Scott’s Green Labs program at Georgia is working on its own sustainability certification, in which researchers can select the measures they are taking from an online menu. “At that point, the Green Labs professionals meet with them and audit that,” Scott says. By starting with the least disruptive interventions, she says, Green Labs can bring researchers on board without adding to their already substantial burden. “These initiatives should not interrupt your research process,” she says. “We pick the low-hanging fruit, the things that are going to be easiest for the labs to engage with.” Rather than start with purchasing new equipment, she points out how behavioral modifications can not only improve efficiency but also improve the quality of science. Shutting down water baths overnight, Scott says, can save up to $400 per bath per year. Keeping freezer door seals free of icy buildup can not only save energy, but also extend the life of the freezer and prevents temperature pockets from forming. “Now you have better sample storage,” she says. “So there’s a direct benefit to our researchers from engaging in our program.”

Recycling has long been synonymous with community environmentalism, but lab consumables present a challenge. For instance, Scott says that the University of Georgia is unique in their ability to recycle used pipette tips.
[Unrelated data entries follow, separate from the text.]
Background: an optimization exercise with open tools, aiming at small area, a short achievable clock period and few clock cycles per item. Do not read the settings as production practice.
Function was checked by simulation only, so behaviour that the tests miss may differ from the original.
Power figures rest on the tool's default switching activity, not on a simulated workload.

job 9481:
// parallel_sort
module parallel_sort
(
    input  logic                                    clk,
    input  logic                                    rst,
    input  logic                                    in_valid,
    input  logic [16*8-1:0]      in_keys,
    output logic                                    out_valid,
    output logic [16*8-1:0]      out_keys,
    output logic [16*4-1:0]      out_index
);
==> flow/config.mk <==
export PLATFORM = sky130hd
export DESIGN_NAME = parallel_sort
export DESIGN_NICKNAME = parallel_sort
export VERILOG_FILES = /design/flow/design.v
export SDC_FILE = /design/flow/constraint.sdc
export NUM_CORES = 4
export LEC_CHECK = 0
export CAP_MARGIN = 20
export CORE_MARGIN = 2
export CORE_UTILIZATION = 30
export CTS_CLUSTER_DIAMETER = 90
export CTS_CLUSTER_SIZE = 25
export PLACE_DENSITY = 0.45
export SETUP_SLACK_MARGIN = 2.6
export SLEW_MARGIN = 20
==> flow/constraint.sdc <==
create_clock -name core_clock -period 5.0 [get_ports {clk}]
set_input_delay 1.0000 -clock core_clock [delete_from_list [all_inputs] [get_ports {clk}]]
set_output_delay 1.0000 -clock core_clock [all_outputs]
set_load 0.01 [all_outputs]
standard.sh (not shown) runs the stock make flow with config.mk's settings and CLKGATE_MAP_FILE= SYNTH_SCRIPT=/design/flow/synth_recipe.tcl, a recipe that flattens the netlist after the stock synthesis.
==> flow/flow/run.sh <==
#!/bin/bash
# The standard layout (standard.sh: the standard flow's synthesis, floorplan, placement,
# CTS, routing and finish), with two changes:
#  - the port buffers that placement inserts on every input and output are
#    plain buffers (buf_2) rather than the delay-buffer cell buffer_ports
#    picks by default, so the resizer can size them for speed;
#  - before the placement resizer, input port buffers and flip-flops with a
#    large fanout are given a stronger drive of the same cell
#    (flow/upsize_drivers.tcl).
# The make output goes to flow.log in this folder; ORFS writes each step's
# own log under orfs/logs/.
set -euo pipefail
export BUFFER_PORTS_ARGS="-buffer_cell sky130_fd_sc_hd__buf_2"
export PRE_RESIZE_TCL="$PWD/flow/upsize_drivers.tcl"
bash standard.sh finish > flow.log 2>&1
==> flow/flow/upsize_drivers.tcl <==
# Before the placement resizer runs, give stronger drive (same cell type,
# larger size) to two kinds of cells the resizer tends to leave small:
#  - input port buffers (named input* by buffer_ports) that fan out to many pins: 8 and up buf_8, 4 to 7 buf_4;
#  - flip-flops whose output drives many pins: 4 and up dfxtp_4, 2 to 3 dfxtp_2.
proc fanout_of {inst} {
  set q [get_pins -quiet -of_objects $inst -filter "direction == output"]
  if {[llength $q] == 0} { return 0 }
  set net [get_nets -quiet -of_objects $q]
  if {[llength $net] == 0} { return 0 }
  return [llength [get_pins -quiet -of_objects $net -filter "direction == input"]]
}
set nb 0
foreach inst [get_cells -quiet input*] {
  if {![string match "sky130_fd_sc_hd__buf_*" [get_property $inst ref_name]]} { continue }
  set fo [fanout_of $inst]
  if {$fo >= 8} {
    replace_cell $inst sky130_fd_sc_hd__buf_8
    incr nb
  } elseif {$fo >= 4} {
    replace_cell $inst sky130_fd_sc_hd__buf_4
    incr nb
  }
}
set n2 0
set n4 0
foreach inst [get_cells -quiet -filter "ref_name == sky130_fd_sc_hd__dfxtp_1"] {
  set fo [fanout_of $inst]
  if {$fo >= 4} {
    replace_cell $inst sky130_fd_sc_hd__dfxtp_4
    incr n4
  } elseif {$fo >= 2} {
    replace_cell $inst sky130_fd_sc_hd__dfxtp_2
    incr n2
  }
}
puts "upsize_drivers: $nb input buffers, $n4 to dfxtp_4, $n2 to dfxtp_2"
Testbench counts of job 9481, summed over its fixed seeds: cycles 8,032, sets 8,000.
Relative to job 9481, the following input files were edited for job 6353:
Settings: CTS_CLUSTER_SIZE: 25 -> unset; CTS_CLUSTER_DIAMETER: 90 -> unset.
==> flow/flow/run.sh <==
#!/bin/bash
# The standard layout (standard.sh: the standard flow's synthesis, floorplan, placement,
# CTS, routing and finish), with one change: the port buffers that placement
# inserts on every input and output are plain buffers (buf_2) rather than the
# delay-buffer cell buffer_ports picks by default, so the resizer can size them
# for speed. The make output goes to flow.log in this folder; ORFS writes each
# step's own log under orfs/logs/.
set -euo pipefail
export BUFFER_PORTS_ARGS="-buffer_cell sky130_fd_sc_hd__buf_2"
bash standard.sh finish > flow.log 2>&1
removed: flow/flow/upsize_drivers.tcl
## What came out
- In the tables for job 9481 and job 6353, switching share of total power reads higher with job 9481.
- Signed area change from the synthesized netlist to the final layout, job 9481 and job 6353: lower on job 9481
- The worst hold slack in job 6353 sits 0.0062 ns above the value recorded for job 9481.
## Diff of input files: job 2952 against job 6353
Settings: an added CTS_CLUSTER_SIZE of 25; an added CTS_CLUSTER_DIAMETER of 90.
==> flow/flow/run.sh <==
#!/bin/bash
# The standard layout (standard.sh: the standard flow's synthesis, floorplan, placement,
# CTS, routing and finish), with two changes:
#  - the port buffers that placement inserts on every input and output are
#    plain buffers (buf_2) rather than the delay-buffer cell buffer_ports
#    picks by default, so the resizer can size them for speed;
#  - before the placement resizer, flip-flops with a large fanout are given a
#    stronger drive of the same cell (flow/upsize_flops.tcl).
# The make output goes to flow.log in this folder; ORFS writes each step's
# own log under orfs/logs/.
set -euo pipefail
export BUFFER_PORTS_ARGS="-buffer_cell sky130_fd_sc_hd__buf_2"
export PRE_RESIZE_TCL="$PWD/flow/upsize_flops.tcl"
bash standard.sh finish > flow.log 2>&1
==> flow/flow/upsize_flops.tcl (new file) <==
# Before the placement resizer runs: flip-flops whose output drives many
# pins get a stronger drive (same cell type, larger size), since the
# resizer leaves register sizes alone. Fanout 4 and up: _4; 2 to 3: _2.
set n2 0
set n4 0
foreach inst [get_cells -quiet -filter "ref_name == sky130_fd_sc_hd__dfxtp_1"] {
  set q [get_pins -quiet -of_objects $inst -filter "direction == output"]
  if {[llength $q] == 0} { continue }
  set net [get_nets -quiet -of_objects $q]
  if {[llength $net] == 0} { continue }
  set fo [llength [get_pins -quiet -of_objects $net -filter "direction == input"]]
  if {$fo >= 4} {
    replace_cell $inst sky130_fd_sc_hd__dfxtp_4
    incr n4
  } elseif {$fo >= 2} {
    replace_cell $inst sky130_fd_sc_hd__dfxtp_2
    incr n2
  }
}
puts "upsize_flops: $n4 to dfxtp_4, $n2 to dfxtp_2"
==> comparison <==
Delta(global routing usage summed across all routing layers, job 2952 - job 6353) < 0. Diff job 6353..job 2952 | register bit total from synthesis | unchanged. Job 2952 vs job 6353 — largest incremental delay on the critical path dropped 0.53 ns. [compare] base=job 6353 new=job 2952: summed area of non-filler cells in the final layout moved down; initial DRC count has remained practically unchanged; final cell utilization of the core went down. The run with more setup slack is job 2952; job 6353 has less.

re-timing with driven ports:
No port has a modelled driver above. Below, the same layouts with a new extraction and two added sets of constraints. Step 1 (the two cells are an assumption about what drives the block):
set clk [get_ports {clk}]
set_driving_cell -lib_cell sky130_fd_sc_hd__clkbuf_16 $clk
set_driving_cell -lib_cell sky130_fd_sc_hd__buf_2 [delete_from_list [all_inputs] $clk]
Step 2 adds t to the input delays and takes it off the output delays; t is the mean of the earliest and latest rising clock arrival at the registers after step 1. Input paths then give back, and output paths get back, about the clock's delay inside the block. Three values: no drivers, after step 1, after step 2; two values: the first two.
| run | shift t [ns] | setup WS [ns] | worst setup path at the end |
|---|---|---|---|
| job 9481 | 0.817 | 2.452 / 2.452 / 1.662 | input to register |
| job 6353 | 0.869 | 2.045 / 2.045 / 1.715 | input to register |
| job 2952 | 0.823 | 2.487 / 2.550 / 1.733 | input to register |
After both steps every run listed still meets setup and hold. For job 9481, which loses most, drivers alone change the setup slack by 0.000 ns; drivers and shift together by -0.790 ns.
Ordinarily, recycling facilities can’t handle tiny plastic items like pipette tips because they clog up the machinery. “We have a triad partnership that’s happening,” she explains. “There’s a private sector business that part of their waste stream is large polypropylene drums.” By filling these drums with lab plastics, including microcentrifuge tubes, Falcon tubes, pipette tips and tip boxes, the recycler can process the entire drum full of lab plastics together.

The University of Southern California’s Keck School of Medicine is piloting a program to recycle latex and nitrile gloves through TerraCycle, a company that specializes in difficult-to-recycle materials. Credit: Brian Fletcher

Used latex and nitrile gloves also make up a large source of waste, but it’s not always simple to recycle them. Sarah Hamm-Alvarez, associate dean of basic and translational research at Keck School of Medicine at the University of Southern California, is piloting a glove recycling program in select labs. Glove recycling seemed like a natural place to start because it could be implemented without disrupting established lab protocols while significantly reducing trash. Participating labs receive a collection container from TerraCycle at a cost of $150 each, and the company breaks them down to resell to manufacturing companies. At the end of the 3-month pilot program, Hamm-Alvarez says, data will be collected on how much waste was diverted from the landfill compared with the cost per lab. Right now, a university fund for sustainability pilots covers the program, she says, but it’s unclear whether recycling is an allowable use of research grant funding in the long term or if separate funding will need to be found.

In all of these efforts, an important principle is engaging researchers as stakeholders so they feel invested in the outcomes of their efforts. Jeroen Dobbelaere, sustainability manager at the Institute of Science and Technology Austria (ISTA), says that a common flaw he’s noticed in institutional settings is the attempt to manage sustainability separately from research. “The researchers have an important role in monitoring what’s happening,” he says. Even if a policy sounds great in theory, he says, it’s important to measure the real-world results and make sure it is working as implemented. “This is something I’m trying to develop now at ISTA: to have a clear monitoring structure,” he says. A feedback loop, where people can see the effect that their actions have, helps people stay engaged, he says.

Dobbelaere says the key to successful sustainability management is striking the right balance between top-down and bottom-up initiatives. “Some things need to come from the bottom up,” he says. Lab protocols, for instance, need to work well for the particular project and on the right timeline. “But many other things, definitely infrastructure or travel policy, need to be guided from the top down.”